EXERCISE REQUIREMENTS — Search the data below for the string "sizing". Extract every line that contains it.

DATA TO EXAMINE Block Start

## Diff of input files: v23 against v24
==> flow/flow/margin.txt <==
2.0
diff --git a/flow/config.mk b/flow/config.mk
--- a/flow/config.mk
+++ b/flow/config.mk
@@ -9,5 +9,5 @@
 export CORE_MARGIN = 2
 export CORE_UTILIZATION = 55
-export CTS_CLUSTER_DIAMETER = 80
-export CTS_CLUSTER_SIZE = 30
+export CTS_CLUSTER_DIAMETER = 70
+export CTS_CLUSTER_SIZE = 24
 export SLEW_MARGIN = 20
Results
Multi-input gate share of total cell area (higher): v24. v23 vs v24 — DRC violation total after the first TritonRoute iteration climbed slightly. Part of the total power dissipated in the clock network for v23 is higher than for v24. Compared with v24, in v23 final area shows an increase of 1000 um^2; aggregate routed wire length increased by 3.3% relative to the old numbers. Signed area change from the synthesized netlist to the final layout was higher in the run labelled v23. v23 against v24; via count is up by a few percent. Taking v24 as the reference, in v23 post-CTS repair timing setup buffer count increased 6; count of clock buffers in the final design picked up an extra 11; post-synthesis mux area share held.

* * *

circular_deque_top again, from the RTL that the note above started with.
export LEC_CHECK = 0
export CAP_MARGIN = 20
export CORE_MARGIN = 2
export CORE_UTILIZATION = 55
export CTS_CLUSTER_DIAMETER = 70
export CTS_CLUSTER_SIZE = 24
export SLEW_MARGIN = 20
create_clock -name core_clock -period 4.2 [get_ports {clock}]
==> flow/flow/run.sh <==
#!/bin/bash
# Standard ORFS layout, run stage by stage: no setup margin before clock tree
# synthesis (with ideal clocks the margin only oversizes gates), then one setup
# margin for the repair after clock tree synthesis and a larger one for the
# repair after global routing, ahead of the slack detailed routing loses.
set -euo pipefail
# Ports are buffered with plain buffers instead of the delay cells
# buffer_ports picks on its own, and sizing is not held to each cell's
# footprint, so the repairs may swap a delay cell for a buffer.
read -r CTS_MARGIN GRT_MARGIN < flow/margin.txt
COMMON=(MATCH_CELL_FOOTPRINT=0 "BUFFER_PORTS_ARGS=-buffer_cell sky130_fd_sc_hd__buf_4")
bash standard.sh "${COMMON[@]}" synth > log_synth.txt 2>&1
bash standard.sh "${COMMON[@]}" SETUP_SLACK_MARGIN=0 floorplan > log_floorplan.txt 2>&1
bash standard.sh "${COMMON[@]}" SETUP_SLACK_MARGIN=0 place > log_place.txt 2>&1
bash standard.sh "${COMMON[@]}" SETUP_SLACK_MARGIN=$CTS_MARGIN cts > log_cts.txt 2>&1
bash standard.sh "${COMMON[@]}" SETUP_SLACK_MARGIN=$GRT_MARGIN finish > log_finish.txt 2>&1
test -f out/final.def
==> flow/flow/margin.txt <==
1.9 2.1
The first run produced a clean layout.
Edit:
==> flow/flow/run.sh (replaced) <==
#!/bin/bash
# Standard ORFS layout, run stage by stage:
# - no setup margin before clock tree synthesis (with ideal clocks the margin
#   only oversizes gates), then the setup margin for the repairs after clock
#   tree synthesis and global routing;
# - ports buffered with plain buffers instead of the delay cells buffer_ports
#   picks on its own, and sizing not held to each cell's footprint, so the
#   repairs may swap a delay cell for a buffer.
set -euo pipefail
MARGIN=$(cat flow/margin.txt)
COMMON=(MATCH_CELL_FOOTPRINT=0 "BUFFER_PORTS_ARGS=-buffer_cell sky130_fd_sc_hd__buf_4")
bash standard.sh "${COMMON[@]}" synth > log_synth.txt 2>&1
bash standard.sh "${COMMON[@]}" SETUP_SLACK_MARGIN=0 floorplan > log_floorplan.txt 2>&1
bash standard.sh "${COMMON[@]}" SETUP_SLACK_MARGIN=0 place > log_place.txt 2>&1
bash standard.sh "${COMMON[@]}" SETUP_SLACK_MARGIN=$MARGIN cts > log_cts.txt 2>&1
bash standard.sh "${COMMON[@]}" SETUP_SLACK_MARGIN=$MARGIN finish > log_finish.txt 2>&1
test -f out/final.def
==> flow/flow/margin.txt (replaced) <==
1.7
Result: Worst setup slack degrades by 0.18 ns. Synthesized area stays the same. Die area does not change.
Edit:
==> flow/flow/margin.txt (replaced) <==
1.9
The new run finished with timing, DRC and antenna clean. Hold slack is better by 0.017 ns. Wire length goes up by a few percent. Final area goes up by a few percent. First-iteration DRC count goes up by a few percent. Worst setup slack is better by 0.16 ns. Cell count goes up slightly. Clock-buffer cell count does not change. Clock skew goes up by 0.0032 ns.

DATA TO EXAMINE Block End

RESPONSE AREA —
# buffer_ports picks on its own, and sizing is not held to each cell's
#   picks on its own, and sizing not held to each cell's footprint, so the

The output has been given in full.